John McClane (Bruce Willis) is back in LIVE FREE OR DIE HARD, full of the retro rightness and righteousness that he's embodied throughout the action-packed series. This installment pits John against a digital world. Nemesis Thomas Gabriel (Timothy Olyphant) is a former Department of Defense superstar upset that his warnings about a vulnerable security system and imminent "information war" were ignored. Now he's seeking vengeance by shutting down all computers, aided by some very athletic associates, his girlfriend Mai (Maggie Q), and the Parkour-inspired Rand (Cyril Raffaelli). So he can keep up, John is supplied with a hacker sidekick, Matt (Justin Long), whom Gabriel wants dead.
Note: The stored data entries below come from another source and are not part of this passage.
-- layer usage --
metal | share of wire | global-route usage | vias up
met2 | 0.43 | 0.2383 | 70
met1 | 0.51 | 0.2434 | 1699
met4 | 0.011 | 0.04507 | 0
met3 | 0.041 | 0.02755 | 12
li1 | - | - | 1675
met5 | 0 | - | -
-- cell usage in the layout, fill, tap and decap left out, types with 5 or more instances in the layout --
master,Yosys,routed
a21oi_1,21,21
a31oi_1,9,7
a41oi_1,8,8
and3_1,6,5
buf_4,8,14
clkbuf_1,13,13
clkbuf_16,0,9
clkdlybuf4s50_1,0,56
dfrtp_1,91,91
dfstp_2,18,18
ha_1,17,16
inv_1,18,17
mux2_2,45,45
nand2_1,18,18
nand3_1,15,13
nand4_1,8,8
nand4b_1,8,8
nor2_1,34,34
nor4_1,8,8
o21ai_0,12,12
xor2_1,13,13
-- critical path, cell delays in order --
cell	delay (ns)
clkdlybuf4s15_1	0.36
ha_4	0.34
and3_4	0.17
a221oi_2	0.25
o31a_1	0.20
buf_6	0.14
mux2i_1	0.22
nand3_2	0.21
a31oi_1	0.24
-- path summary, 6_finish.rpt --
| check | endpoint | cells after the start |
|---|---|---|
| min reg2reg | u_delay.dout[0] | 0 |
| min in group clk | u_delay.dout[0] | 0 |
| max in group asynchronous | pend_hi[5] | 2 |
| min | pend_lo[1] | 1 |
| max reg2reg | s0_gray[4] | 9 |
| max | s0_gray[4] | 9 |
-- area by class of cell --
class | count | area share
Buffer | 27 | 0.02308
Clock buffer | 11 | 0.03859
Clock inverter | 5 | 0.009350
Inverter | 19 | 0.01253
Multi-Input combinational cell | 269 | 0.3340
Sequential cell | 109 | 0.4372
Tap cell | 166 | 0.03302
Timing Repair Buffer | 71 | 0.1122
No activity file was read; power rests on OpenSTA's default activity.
[config.mk]
export PLATFORM = sky130hd
export DESIGN_NAME = pipe_skid_reg_flat
export DESIGN_NICKNAME = d
export VERILOG_FILES = /design/src/rtl/pipe_skid_if.sv /design/src/rtl/pipe_skid_reg.sv /design/src/flat_wrapper.sv
export SDC_FILE = /design/constraint.sdc
export NUM_CORES = 1
export LEC_CHECK = 0
export ABC_AREA = 1
export CORE_MARGIN = 3
export CORE_UTILIZATION = 30
export DETAILED_ROUTE_END_ITERATION = 16
export PLACE_DENSITY = 0.58
export SLEW_MARGIN = 20
export SYNTH_ARGS = -nofsm -noshare
export SYNTH_HDL_FRONTEND = slang
export SYNTH_SLANG_ARGS = --single-unit
[constraint.sdc]
create_clock -name clk -period 4 [get_ports clk]
set_input_delay 0.8 -clock clk [delete_from_list [all_inputs] [get_ports clk]]
set_output_delay 0.8 -clock clk [all_outputs]
set_load 0.02 [all_outputs]
[src/rtl/pipe_skid_if.sv]
// Valid/ready handshake bundle for one pipeline register stage: upstream (in_*) and downstream (out_*) sides.
// master is the environment driving the stage; slave is the stage itself.
interface pipe_skid_if #(
  parameter int DATA_W = 32,
  parameter int CTRL_W = 8
);
  logic              in_valid;
  logic              in_ready;
  logic [DATA_W-1:0] in_data;
  logic [CTRL_W-1:0] in_ctrl;
  logic              out_valid;
  logic              out_ready;
  logic [DATA_W-1:0] out_data;
  logic [CTRL_W-1:0] out_ctrl;

  modport master (
    output in_valid, in_data, in_ctrl, out_ready,
    input  in_ready, out_valid, out_data, out_ctrl
  );

  modport slave (
    input  in_valid, in_data, in_ctrl, out_ready,
    output in_ready, out_valid, out_data, out_ctrl
  );
endinterface

[src/rtl/pipe_skid_reg.sv]
// Pipeline register with a one-entry skid buffer: full throughput, registered in_ready,
// synchronous flush, and a saturating count of back-pressured cycles.
module pipe_skid_reg #(
  parameter int DATA_W = 32,
  parameter int CTRL_W = 8,
  parameter int CNT_W  = 16
) (
  input  logic             clk,
  input  logic             reset_n,
  input  logic             flush,
  pipe_skid_if.slave       bus,
  output logic [1:0]       occupancy,
  output logic [CNT_W-1:0] stall_cnt
);

  // Encoding equals the number of held beats, so occupancy is the state itself.
  typedef enum logic [1:0] {
    EMPTY = 2'd0,
    ONE   = 2'd1,
    TWO   = 2'd2
  } state_t;

  state_t            state_q, state_d;
  logic [DATA_W-1:0] main_data_q, main_data_d;
  logic [CTRL_W-1:0] main_ctrl_q, main_ctrl_d;
  logic [DATA_W-1:0] skid_data_q, skid_data_d;
  logic [CTRL_W-1:0] skid_ctrl_q, skid_ctrl_d;
  logic              in_ready_q, in_ready_d;
  logic              out_valid_q, out_valid_d;
  logic [CNT_W-1:0]  stall_q, stall_d;
  logic              accept, emit;

  function automatic logic [CNT_W-1:0] sat_inc(input logic [CNT_W-1:0] v);
    return (&v) ? v : v + CNT_W'(1);
  endfunction

  always_comb begin
    accept      = bus.in_valid & in_ready_q;
    emit        = out_valid_q & bus.out_ready;
    state_d     = state_q;
    main_data_d = main_data_q;
    main_ctrl_d = main_ctrl_q;
    skid_data_d = skid_data_q;
    skid_ctrl_d = skid_ctrl_q;

    case (state_q)
      EMPTY: begin
        if (accept) begin
          state_d     = ONE;
          main_data_d = bus.in_data;
          main_ctrl_d = bus.in_ctrl;
        end
      end
      ONE: begin
        if (accept && emit) begin
          main_data_d = bus.in_data;
          main_ctrl_d = bus.in_ctrl;
        end else if (accept) begin
          state_d     = TWO;
          skid_data_d = bus.in_data;
          skid_ctrl_d = bus.in_ctrl;
        end else if (emit) begin
          state_d     = EMPTY;
          main_ctrl_d = '0;
        end
      end
      TWO: begin
        if (emit) begin
          state_d     = ONE;
          main_data_d = skid_data_q;
          main_ctrl_d = skid_ctrl_q;
        end
      end
      default: begin
        state_d     = EMPTY;
        main_ctrl_d = '0;
      end
    endcase

    // Bubbles must never carry control, so the main control field is zeroed on any drain.
    if (flush) begin
      state_d     = EMPTY;
      main_ctrl_d = '0;
    end

    in_ready_d  = (state_d != TWO);
    out_valid_d = (state_d != EMPTY);
    stall_d     = (out_valid_q && !bus.out_ready) ? sat_inc(stall_q) : stall_q;
  end

  always_ff @(posedge clk) begin
    if (!reset_n) begin
      state_q     <= EMPTY;
      main_data_q <= '0;
      main_ctrl_q <= '0;
      in_ready_q  <= 1'b1;
      out_valid_q <= 1'b0;
      stall_q     <= '0;
    end else begin
      state_q     <= state_d;
      main_data_q <= main_data_d;
      main_ctrl_q <= main_ctrl_d;
      in_ready_q  <= in_ready_d;
      out_valid_q <= out_valid_d;
      stall_q     <= stall_d;
    end
  end

  // Skid contents are only ever read in TWO, which reset cannot leave us in.
  always_ff @(posedge clk) begin
    skid_data_q <= skid_data_d;
    skid_ctrl_q <= skid_ctrl_d;
  end

  assign bus.in_ready  = in_ready_q;
  assign bus.out_valid = out_valid_q;
  assign bus.out_data  = main_data_q;
  assign bus.out_ctrl  = main_ctrl_q;
  assign occupancy     = state_q;
  assign stall_cnt     = stall_q;

endmodule
File: src/rtl/clock_pkg.sv
// Shared definitions for the clock editor: word bit-slices, field limits, cursor codes, editor states.
// Constants only; no timing or flow-control behaviour of its own.
package clock_pkg;

    localparam int HOUR_MSB = 16;
    localparam int HOUR_LSB = 12;
    localparam int MIN_MSB  = 11;
    localparam int MIN_LSB  = 6;
    localparam int SEC_MSB  = 5;
    localparam int SEC_LSB  = 0;

    localparam int YEAR_MSB = 15;
    localparam int YEAR_LSB = 9;
    localparam int MON_MSB  = 8;
    localparam int MON_LSB  = 5;
    localparam int DAY_MSB  = 4;
    localparam int DAY_LSB  = 0;

    localparam logic [6:0] HOUR_MAX = 7'd23;
    localparam logic [6:0] MIN_MAX  = 7'd59;
    localparam logic [6:0] SEC_MAX  = 7'd59;
    localparam logic [6:0] YEAR_MAX = 7'd99;
    localparam logic [6:0] MON_MIN  = 7'd1;
    localparam logic [6:0] MON_MAX  = 7'd12;
    localparam logic [6:0] DAY_MIN  = 7'd1;
    localparam logic [6:0] DAY_MAX  = 7'd31;

    localparam logic [2:0] FLD_HOUR = 3'd0;
    localparam logic [2:0] FLD_MIN  = 3'd1;
    localparam logic [2:0] FLD_SEC  = 3'd2;
    localparam logic [2:0] FLD_YEAR = 3'd3;
    localparam logic [2:0] FLD_MON  = 3'd4;
    localparam logic [2:0] FLD_DAY  = 3'd5;

    localparam logic [15:0] DATE_RST = {7'd16, 4'd1, 5'd1};

    typedef enum logic [2:0] {
        ST_IDLE,
        ST_EDIT_T,
        ST_EDIT_A,
        ST_WAIT_T,
        ST_WAIT_A
    } state_t;

endpackage
$ cat src/rtl/writeback_unit_way0.sv
`default_nettype none
// ============================================================================
// Module      : writeback_unit_way0
// Description : Way0 write-back stage. Holds results in an in-order FIFO,
//               drives the RegFile write port, retires in order, offers a
//               forwarding lookup and checks pipeline-ID sequencing.
//               Optional macro WB_PERF_EN adds portStallCount_o.
// Revision    : 1.0 - initial release
// ============================================================================
module writeback_unit_way0 #(
    parameter int DATA_W = 64,
    parameter int ADDR_W = 5,
    parameter int PID_W  = 2,
    parameter int DEPTH  = 2
) (
    input  logic              clk,
    input  logic              reset_n,
    input  logic              valid_i,
    output logic              ready_o,
    input  logic              rdWriteEnable_i,
    input  logic [ADDR_W-1:0] rdAddr_i,
    input  logic [DATA_W-1:0] rdData_i,
    input  logic [PID_W-1:0]  way0_pID_i,
    output logic              wbWriteEnable_o,
    output logic [ADDR_W-1:0] wbAddr_o,
    output logic [DATA_W-1:0] wbData_o,
    input  logic              wbReady_i,
    input  logic [ADDR_W-1:0] fwdAddr_i,
    output logic              fwdHit_o,
    output logic [DATA_W-1:0] fwdData_o,
    output logic              retireValid_o,
    output logic [PID_W-1:0]  retirePID_o,
    output logic [31:0]       retireCount_o,
    output logic              pidError_o
`ifdef WB_PERF_EN
    ,
    output logic [31:0]       portStallCount_o
`endif
);

    localparam int c_PTR_W = (DEPTH > 1) ? $clog2(DEPTH) : 1;
    localparam int c_CNT_W = c_PTR_W + 1;

    logic              r_we   [DEPTH];
    logic [ADDR_W-1:0] r_addr [DEPTH];
    logic [DATA_W-1:0] r_data [DEPTH];
    logic [PID_W-1:0]  r_pid  [DEPTH];

    logic [c_PTR_W-1:0] r_wr_ptr;
    logic [c_PTR_W-1:0] r_rd_ptr;
    logic [c_CNT_W-1:0] r_count;
    logic [PID_W-1:0]   r_exp_pid;
    logic [31:0]        r_retire_cnt;
    logic               r_pid_err;

    logic w_in_reset;
    logic w_empty;
    logic w_full;
    logic w_head_needs;
    logic w_push;
    logic w_pop;

    // reset_n is active-high despite its name
    assign w_in_reset   = reset_n;
    assign w_empty      = (r_count == '0);
    assign w_full       = (r_count == c_CNT_W'(DEPTH));
    assign w_head_needs = r_we[r_rd_ptr] && (r_addr[r_rd_ptr] != '0);

    assign ready_o         = !w_full;
    assign w_push          = valid_i && ready_o;
    assign wbWriteEnable_o = !w_in_reset && !w_empty && w_head_needs;
    assign retireValid_o   = !w_in_reset && !w_empty && (!w_head_needs || wbReady_i);
    assign w_pop           = retireValid_o;

    assign wbAddr_o      = w_empty ? '0 : r_addr[r_rd_ptr];
    assign wbData_o      = w_empty ? '0 : r_data[r_rd_ptr];
    assign retirePID_o   = w_empty ? '0 : r_pid[r_rd_ptr];
    assign retireCount_o = r_retire_cnt;
    assign pidError_o    = r_pid_err;

    // Payload storage carries no reset; occupancy alone defines validity
    always_ff @(posedge clk) begin
        if (w_push) begin
            r_we[r_wr_ptr]   <= rdWriteEnable_i;
            r_addr[r_wr_ptr] <= rdAddr_i;
            r_data[r_wr_ptr] <= rdData_i;
            r_pid[r_wr_ptr]  <= way0_pID_i;
        end
    end

    always_ff @(posedge clk) begin
        if (w_in_reset) begin
            r_wr_ptr     <= '0;
            r_rd_ptr     <= '0;
            r_count      <= '0;
            r_exp_pid    <= '0;
            r_retire_cnt <= '0;
            r_pid_err    <= 1'b0;
        end else begin
            if (w_push) begin
                r_wr_ptr <= r_wr_ptr + c_PTR_W'(1);
            end
            if (w_pop) begin
                r_rd_ptr     <= r_rd_ptr + c_PTR_W'(1);
                r_retire_cnt <= r_retire_cnt + 32'd1;
            end
            case ({w_push, w_pop})
                2'b10:   r_count <= r_count + c_CNT_W'(1);
                2'b01:   r_count <= r_count - c_CNT_W'(1);
                default: r_count <= r_count;
            endcase
            // Mismatch is flagged but the expected ID resynchronises to the new one
            if (w_push) begin
                if (way0_pID_i != r_exp_pid) begin
                    r_pid_err <= 1'b1;
                end
                r_exp_pid <= way0_pID_i + PID_W'(1);
            end
        end
    end

    // Per-age match: age 0 is the head, age DEPTH-1 the youngest possible
    logic [c_PTR_W-1:0] w_slot  [DEPTH];
    logic               w_match [DEPTH];

    for (genvar g = 0; g < DEPTH; g++) begin : g_fwd
        assign w_slot[g]  = r_rd_ptr + c_PTR_W'(g);
        assign w_match[g] = (c_CNT_W'(g) < r_count) && r_we[w_slot[g]] &&
                            (r_addr[w_slot[g]] == fwdAddr_i) && (fwdAddr_i != '0);
    end

    always_comb begin
        fwdHit_o  = 1'b0;
        fwdData_o = '0;
        for (int i = 0; i < DEPTH; i++) begin
            if (w_match[i]) begin
                fwdHit_o  = 1'b1;
                fwdData_o = r_data[w_slot[i]];
            end
        end
    end

`ifdef WB_PERF_EN
    logic [31:0] r_stall_cnt;

    always_ff @(posedge clk) begin
        if (w_in_reset) begin
            r_stall_cnt <= '0;
        end else if (!w_empty && w_head_needs && !wbReady_i) begin
            r_stall_cnt <= r_stall_cnt + 32'd1;
        end
    end

    assign portStallCount_o = r_stall_cnt;
`endif

endmodule
`default_nettype wire
`src/rtl/uart_rx.sv`:
```
// 8N1 UART receiver: two-flop input synchronizer, bit-timing FSM and a one-entry
// holding register with sticky frame-error and overrun flags for the MMU.
module uart_rx #(
  parameter int unsigned CLKS_PER_BIT = 434
) (
  input  logic       clk,
  input  logic       rst,
  input  logic       rx,
  input  logic       read_en,
  output logic [7:0] data,
  output logic       data_valid,
  output logic       frame_err,
  output logic       overrun,
  output logic       rx_busy
);

  localparam int unsigned HALF_BIT = CLKS_PER_BIT / 2;
  localparam int unsigned CntW     = $clog2(CLKS_PER_BIT);

  localparam logic [CntW-1:0] CntHalf = CntW'(HALF_BIT - 1);
  localparam logic [CntW-1:0] CntLast = CntW'(CLKS_PER_BIT - 1);

  typedef enum logic [2:0] {
    StIdle,
    StStart,
    StData,
    StStop,
    StWaitIdle
  } state_e;

  state_e          state_q, state_d;
  logic [CntW-1:0] cnt_q, cnt_d;
  logic [2:0]      bit_idx_q, bit_idx_d;
  logic [7:0]      shift_q, shift_d;
  logic [7:0]      data_q, data_d;
  logic            data_valid_q, data_valid_d;
  logic            frame_err_q, frame_err_d;
  logic            overrun_q, overrun_d;
  logic            rx_meta_q, rx_s_q;
  logic            load, ferr_set;

  // Flops reset to the idle line level so reset release never looks like a start bit.
  always_ff @(posedge clk or negedge rst) begin
    if (!rst) begin
      rx_meta_q <= 1'b1;
      rx_s_q    <= 1'b1;
    end else begin
      rx_meta_q <= rx;
      rx_s_q    <= rx_meta_q;
    end
  end

  always_comb begin
    state_d   = state_q;
    cnt_d     = cnt_q;
    bit_idx_d = bit_idx_q;
    shift_d   = shift_q;
    load      = 1'b0;
    ferr_set  = 1'b0;

    unique case (state_q)
      StIdle: begin
        cnt_d = '0;
        if (!rx_s_q) begin
          state_d = StStart;
        end
      end
      StStart: begin
        if (cnt_q == CntHalf) begin
          cnt_d = '0;
          if (!rx_s_q) begin
            state_d   = StData;
            bit_idx_d = 3'd0;
          end else begin
            state_d = StIdle;
          end
        end else begin
          cnt_d = cnt_q + CntW'(1);
        end
      end
      StData: begin
        if (cnt_q == CntLast) begin
          cnt_d     = '0;
          shift_d   = {rx_s_q, shift_q[7:1]};
          bit_idx_d = bit_idx_q + 3'd1;
          if (bit_idx_q == 3'd7) begin
            state_d = StStop;
          end
        end else begin
          cnt_d = cnt_q + CntW'(1);
        end
      end
      StStop: begin
        if (cnt_q == CntLast) begin
          cnt_d = '0;
          if (rx_s_q) begin
            load    = 1'b1;
            state_d = StIdle;
          end else begin
            ferr_set = 1'b1;
            state_d  = StWaitIdle;
          end
        end else begin
          cnt_d = cnt_q + CntW'(1);
        end
      end
      StWaitIdle: begin
        // A held-low (break) line must go high before a new start bit is accepted.
        cnt_d = '0;
        if (rx_s_q) begin
          state_d = StIdle;
        end
      end
      default: begin
        state_d = StIdle;
        cnt_d   = '0;
      end
    endcase
  end

  // A load in the same cycle as read_en wins: the new byte stays valid, flags clear.
  always_comb begin
    data_d       = data_q;
    data_valid_d = data_valid_q;
    overrun_d    = overrun_q;
    frame_err_d  = frame_err_q;

    if (load) begin
      data_d       = shift_q;
      data_valid_d = 1'b1;
    end else if (read_en) begin
      data_valid_d = 1'b0;
    end

    if (load && data_valid_q && !read_en) begin
      overrun_d = 1'b1;
    end else if (read_en) begin
      overrun_d = 1'b0;
    end

    if (ferr_set) begin
      frame_err_d = 1'b1;
    end else if (read_en) begin
      frame_err_d = 1'b0;
    end
  end

  always_ff @(posedge clk or negedge rst) begin
    if (!rst) begin
      state_q      <= StIdle;
      cnt_q        <= '0;
      bit_idx_q    <= 3'd0;
      shift_q      <= 8'h00;
      data_q       <= 8'h00;
      data_valid_q <= 1'b0;
      frame_err_q  <= 1'b0;
      overrun_q    <= 1'b0;
    end else begin
      state_q      <= state_d;
      cnt_q        <= cnt_d;
      bit_idx_q    <= bit_idx_d;
      shift_q      <= shift_d;
      data_q       <= data_d;
      data_valid_q <= data_valid_d;
      frame_err_q  <= frame_err_d;
      overrun_q    <= overrun_d;
    end
  end

  assign data       = data_q;
  assign data_valid = data_valid_q;
  assign frame_err  = frame_err_q;
  assign overrun    = overrun_q;
  assign rx_busy    = (state_q != StIdle);

endmodule

```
Assigned to deliver Matt to Washington, D.C., John is soon communicating with FBI agent Bowman (Cliff Curtis). When the feds (along with NSA and Homeland Security) can't solve the crisis, John and Matt take up the slack. And John's answers tend to be violent: explosions, collapsing highways, "killing" a helicopter with a car. Throughout the movie, John displays his trademark crudeness (calling Mai nasty names), unflappable tough guy image, as well as his compassion and determination. Though he's committed, as always, to his "job" (still NYPD) as a means to individual identity, John doesn't claim a national or even an ideological affiliation.
Is It Any Good?
More than the second and third movies, Live Free grapples with John's cowboy machismo. Reviving an action-movie style that's quite opposed to recent technological acrobatics, comic book antics, or wire-work martial arts, Live Free or Die Hard presents John as a manly man who spends most of the movie filthy and bloodied, less desperate and sentimental than 24's Jack Bauer, but equally adept at handling "terrorists," fake or real. He's also great fun to watch, going all scrunchy-faced during amazing stunts.
Live Free gestures toward a flag-waving U.S. patriotism, set as it is around Independence Day. But it's focused on John's particular renegade-ness. Even if he shares Gabriel's irritation at slow-thinking government officials, John is absolutely heroic -- and always right.